Mutations occur in our DNA all the time. Some lead to positive developments (evolution), some mutations are harmless (neutral/benign), some are repaired before they replicate, but some - a small amount - those within our stem cells (or cells with stem cell like properties) that are not repaired can go on to cause cancer. While only harmful mutations within stem cells lead to cancer, the process of all mutations are the same.
Mutations are the result of a physical change to the base pairs that encode for the amino acids in our DNA, that then leads to an error while our DNA is being copied. The physical damage to our DNA can be caused by many different things, but it's usually some form of radiation (the sun), oxygen radicals, chemicals in the environment around us, cosmic rays (small molecules from beyond our atmosphere). Through various processes pieces of our DNA can be damaged; biomolecules can break off, merge together, get knocked out of place, etc.
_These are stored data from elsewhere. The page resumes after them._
Background: an optimization exercise with open tools, aiming at small area, a short achievable clock period and few clock cycles. Do not read the settings as production practice.
Function was checked by simulation only, so behaviour that the tests miss may differ from the original.
The clock port is modelled as an ideal driver; clocking choices that lean on that would not hold on a real chip.

== lane 1 ==
## sillage_gen
module sillage_gen (
    input  wire         clk,
    input  wire         rst,           
    input  wire         req_valid,
    output wire         req_ready,
    input  wire [1:0]   req_op,        
    input  wire [47:0]  req_step,
    input  wire [15:0]  req_stream,
    input  wire [63:0]  req_gei,
    input  wire [127:0] req_seed,
    output wire         resp_valid,
    input  wire         resp_ready,
    output wire [31:0]  resp_data
);
    localparam integer NS = 8;         
    localparam integer DL = 24;        
    localparam [1:0] OP_WORD = 2'd0, OP_UNI = 2'd1, OP_ATM = 2'd2, OP_SEED = 2'd3;
    localparam [2:0] C_NONE = 3'b011;  
    localparam [31:0]  RK_STEP = 32'h6A5D_39E1;
    localparam [127:0] KD = {32'h7B04_D3E8, 32'hC26A_F019, 32'h1D9E_47A5, 32'h8F3B_2C61};
    localparam [63:0]  S_ZERO_SUB = 64'hC3A5_C85C_97CB_3127;
    function [31:0] rotl;
        input [31:0] v;
        input integer n;
        begin
            rotl = (n == 0) ? v : ((v << n) | (v >> (32 - n)));
        end
    endfunction
    function [31:0] add32;
        input [31:0] a, b;
        reg   [31:0] g, p, gn, pn;
        integer      l, i, d;
        begin
            g = a & b;
            p = a ^ b;
            for (l = 0; l < 5; l = l + 1) begin
                d  = 1 << l;
                gn = g;
                pn = p;
                for (i = 0; i < 32; i = i + 1)
                    if ((i / d) % 2 == 1) begin
                        gn[i] = g[i] | (p[i] & g[(i / d) * d - 1]);
                        pn[i] = p[i] & p[(i / d) * d - 1];
                    end
                g = gn;
                p = pn;
            end
            add32 = (a ^ b) ^ {g[30:0], 1'b0};
        end
    endfunction
    reg  [127:0]    k;                 
    reg             tag_v;             
    reg             sp;                
    reg             ir_v, ir_miss;
    reg  [1:0]      ir_op;
    reg  [5:0]      ir_pos;
    reg  [127:0]    ir_c;              
    reg  [128*NS-1:0] rr;              
    reg  [3*DL+2:0] dc;                
    reg  [6*DL+5:0] dp;                
    reg  [127:0]    y;                 
    reg  [2:0]      b_c;               
    reg  [5:0]      b_pos;
  ...
==> flow/config.mk <==
export PLATFORM = sky130hd
export DESIGN_NAME = sillage_gen
export DESIGN_NICKNAME = sillage_gen
export VERILOG_FILES = /design/flow/design.v
export SDC_FILE = /design/flow/constraint.sdc
export NUM_CORES = 4
export LEC_CHECK = 0
export CAP_MARGIN = 40
export CORE_MARGIN = 2
export CORE_UTILIZATION = 55
export SLEW_MARGIN = 30
==> flow/constraint.sdc <==
create_clock -name core_clock -period 10.0 [get_ports {clk}]
set_input_delay 2.0000 -clock core_clock [delete_from_list [all_inputs] [get_ports {clk}]]
set_output_delay 2.0000 -clock core_clock [all_outputs]
set_load 0.01 [all_outputs]
standard.sh (not shown) runs the stock make flow with config.mk's settings and CLKGATE_MAP_FILE= SYNTH_SCRIPT=/design/flow/synth_recipe.tcl, a recipe that flattens the netlist after the stock synthesis.
==> flow/flow/run.sh <==
#!/bin/bash
set -euo pipefail
bash standard.sh SETUP_SLACK_MARGIN=6.2 \
    "BUFFER_PORTS_ARGS=-buffer_cell sky130_fd_sc_hd__buf_2" \
    "CTS_ARGS=-sink_clustering_enable -repair_clock_nets -dont_use_dummy_load" \
    finish > run_standard.log 2>&1
Testbench counts of lane 1, summed over its fixed seeds: cycles 6,884.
Source: National Cancer Institute
Because this happens all the time, and because our DNA has a template strand, our body's are able to repair the damage and replicate. Even if the damage occurs to both DNA strands, or the original amino acid sequence (and therefore the repair instructions provided by the template strand), our bodies have a way to repair that as well.
With the help of a gene called the ‘error prone pathway’ a replacement pair of amino acids will be inserted in place of the missing or damaged acids. These amino acids are a placeholder, a band aid of sorts, they are not the correct amino acids but they fill the gap in our DNA. If the cell is able to replicate with this band aid, the replicated cells are classified as a mutation.